エピローグ

 それからどうなったかだって?


「おい兄ちゃん、いい加減このバカ魔王を追い出せ」


「なにを言う。それよりこれを食え。吾輩特性プリンだ」


 とりあえず、今日も勇者と魔王は絶好調。だけどみんなが気になっているのは、デコボココンビの漫才じゃないよな。


「すいません2人とも、呼び出しみたいです」


 そいつはきっと、こっちの方だ。


 着信音が鳴り響く。


 流れ出るのはイカした人魚の歌姫の声。


 甘い歌声で恋を歌う、最高にご機嫌なナンバーだ。


 海から届いた出来立てほやほやの新曲なんだ。


 ルル・シャンテは海に帰った。


 今では長い陸暮らしのせいで染み付いた病も洗い流して、再び音楽の都に黄金の波を起こしている。ルルさんの帰還で、アコヤガイのステージも立て直したんだとか。

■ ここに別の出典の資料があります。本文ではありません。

`src/rtl/gray_pkg.sv`:
```
// +--------------------------------------------------------------------------+
// | gray_pkg : shared Gray-code types, width constant and encoder helper      |
// | Revision : 1.0                                                            |
// +--------------------------------------------------------------------------+
`default_nettype none

package gray_pkg;

   localparam int GRAY_WIDTH = 4;

   typedef enum logic {
      IDLE = 1'b0,
      PEND = 1'b1
   } gray_tx_state_t;

   // Written for the default width; also used by the decoder bench.
   function automatic logic [GRAY_WIDTH-1:0] bin2gray(input logic [GRAY_WIDTH-1:0] b);
      return b ^ (b >> 1);
   endfunction

endpackage

`default_nettype wire

```
`src/rtl/switch_debounce.sv`:
```
// +--------------------------------------------------------------------------+
// | switch_debounce : 2-flop synchronizer plus run-length debounce counter    |
// | Revision : 1.0                                                            |
// +--------------------------------------------------------------------------+
`default_nettype none

module switch_debounce
   import gray_pkg::*;
#(
   parameter int WIDTH           = GRAY_WIDTH,
   parameter int DEBOUNCE_CYCLES = 4
) (
   input  logic             clk,
   input  logic             rst_n,
   input  logic [WIDTH-1:0] sw_i,
   output logic [WIDTH-1:0] stable_o
);

   localparam int             CW       = $clog2(DEBOUNCE_CYCLES + 1);
   localparam logic [CW-1:0]  CNT_MAX  = CW'(DEBOUNCE_CYCLES);
   localparam logic [CW-1:0]  CNT_LAST = CW'(DEBOUNCE_CYCLES - 1);

   logic [WIDTH-1:0] sync1_q, sync2_q;
   logic [WIDTH-1:0] cand_q, cand_d;
   logic [WIDTH-1:0] stable_q, stable_d;
   logic [CW-1:0]    cnt_q, cnt_d;

   always_comb begin
      cand_d   = cand_q;
      cnt_d    = cnt_q;
      stable_d = stable_q;
      if (sync2_q != cand_q) begin
         cand_d = sync2_q;
         cnt_d  = '0;
      end else begin
         if (cnt_q < CNT_MAX) begin
            cnt_d = cnt_q + 1'b1;
         end
         // Counter saturates, so the commit fires exactly once per run.
         if (cnt_q == CNT_LAST) begin
            stable_d = cand_q;
         end
      end
   end

   always_ff @(posedge clk) begin
      if (!rst_n) begin
         sync1_q  <= '0;
         sync2_q  <= '0;
         cand_q   <= '0;
         cnt_q    <= '0;
         stable_q <= '0;
      end else begin
         sync1_q  <= sw_i;
         sync2_q  <= sync1_q;
         cand_q   <= cand_d;
         cnt_q    <= cnt_d;
         stable_q <= stable_d;
      end
   end

   assign stable_o = stable_q;

endmodule

`default_nettype wire

```
`src/rtl/gray_encoder_sync.sv`:
```
// +--------------------------------------------------------------------------+
// | gray_encoder_sync : debounced switch word to Gray code, valid/ready out   |
// | Option   : GRAY_PARITY_EN adds registered gray_parity output              |
// | Revision : 1.0                                                            |
// +--------------------------------------------------------------------------+
`default_nettype none

module gray_encoder_sync
   import gray_pkg::*;
#(
   parameter int WIDTH           = GRAY_WIDTH,
   parameter int DEBOUNCE_CYCLES = 4
) (
   input  logic             clk,
   input  logic             rst_n,
   input  logic [WIDTH-1:0] sw,
   input  logic             gray_ready,
   output logic [WIDTH-1:0] gray_code,
   output logic [WIDTH-1:0] bin_code,
`ifdef GRAY_PARITY_EN
   output logic             gray_parity,
`endif
   output logic             gray_valid
);

   logic [WIDTH-1:0] stable;
   logic [WIDTH-1:0] enc;
   logic [WIDTH-1:0] last_bin_q, last_bin_d;
   logic [WIDTH-1:0] gray_q, gray_d;
   logic [WIDTH-1:0] bin_q, bin_d;
   gray_tx_state_t   state_q, state_d;
`ifdef GRAY_PARITY_EN
   logic             parity_q, parity_d;
`endif

   switch_debounce #(
      .WIDTH           (WIDTH),
      .DEBOUNCE_CYCLES (DEBOUNCE_CYCLES)
   ) u_debounce (
      .clk      (clk),
      .rst_n    (rst_n),
      .sw_i     (sw),
      .stable_o (stable)
   );

   generate
      if (WIDTH == GRAY_WIDTH) begin : g_pkg_enc
         assign enc = bin2gray(stable);
      end else begin : g_gen_enc
         assign enc = stable ^ (stable >> 1);
      end
   endgenerate

   always_comb begin
      state_d    = state_q;
      last_bin_d = last_bin_q;
      gray_d     = gray_q;
      bin_d      = bin_q;
`ifdef GRAY_PARITY_EN
      parity_d   = parity_q;
`endif
      case (state_q)
         IDLE: begin
            if (stable != last_bin_q) begin
               gray_d     = enc;
               bin_d      = stable;
               last_bin_d = stable;
`ifdef GRAY_PARITY_EN
               parity_d   = ^enc;
`endif
               state_d    = PEND;
            end
         end
         PEND: begin
            // Word is frozen here; newer stable values wait for IDLE.
            if (gray_ready) begin
               state_d = IDLE;
            end
         end
         default: state_d = IDLE;
      endcase
   end

   always_ff @(posedge clk) begin
      if (!rst_n) begin
         state_q    <= IDLE;
         last_bin_q <= '0;
         gray_q     <= '0;
         bin_q      <= '0;
`ifdef GRAY_PARITY_EN
         parity_q   <= 1'b0;
`endif
      end else begin
         state_q    <= state_d;
         last_bin_q <= last_bin_d;
         gray_q     <= gray_d;
         bin_q      <= bin_d;
`ifdef GRAY_PARITY_EN
         parity_q   <= parity_d;
`endif
      end
   end

   assign gray_code  = gray_q;
   assign bin_code   = bin_q;
   assign gray_valid = (state_q == PEND);
`ifdef GRAY_PARITY_EN
   assign gray_parity = parity_q;
`endif

endmodule

`default_nettype wire

```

 それもこれも。バーのマスターが貝殻に込めてくれた魔法の歌のおかげだ。


 その歌を聴いた瞬間、ルルさんは全てを思い出した。身体を震わせ、涙を流しながら歌った彼女は人魚の姿を取り戻したんだ。


 遠く離れたバーテンの歌声で、お姫様が本当の姿を取り戻す。まったくお洒落なおとぎ話。ミュージシャンとしても死人のおれじゃあ、こうも上手くはいかなかっただろう。


 おれには伝書鳩くらいがお似合いだ。クルッポウ、メッセージのお届け物です。




「もう、恥ずかしいからやめてちょうだい」


 白く綺麗な指が、おれの手から通信魔道具をかすめとる。


「せっかく人魚に戻れたのに、あっちに拠点を移さなくていいんですか。ライブの予定もたくさんあるんでしょう?」


「いいのよ。これからは自由に行き来できるんだもの」


 通話ボタンを押してルルさんはおれの胸に通信魔道具を押し返す。


 そう、なんと彼女はおかに残ったのだ。


 こいつだけは予想外。もちろんライブのたびにあの街に帰っているけれど。定期的に海に戻るなら体調は問題ないそうだ。


 まあ、盲目の彼女からすれば、設備の整ったこっちの方が過ごしやすかったのだろう。海の底じゃあ、段差を削ってバリアフリーってわけにはいかないもんな。



「それに、もう少しだけそばで見ていたい人がいるの」



 電話口から聞こえる不機嫌そうなアサの声に気を取られて、ルルさんがなんと言ったかは聞き取れなかった。

 

 だけど目の前に佇む歌姫の微笑みには、今日も品の中に人を魅了するなにかが光っている。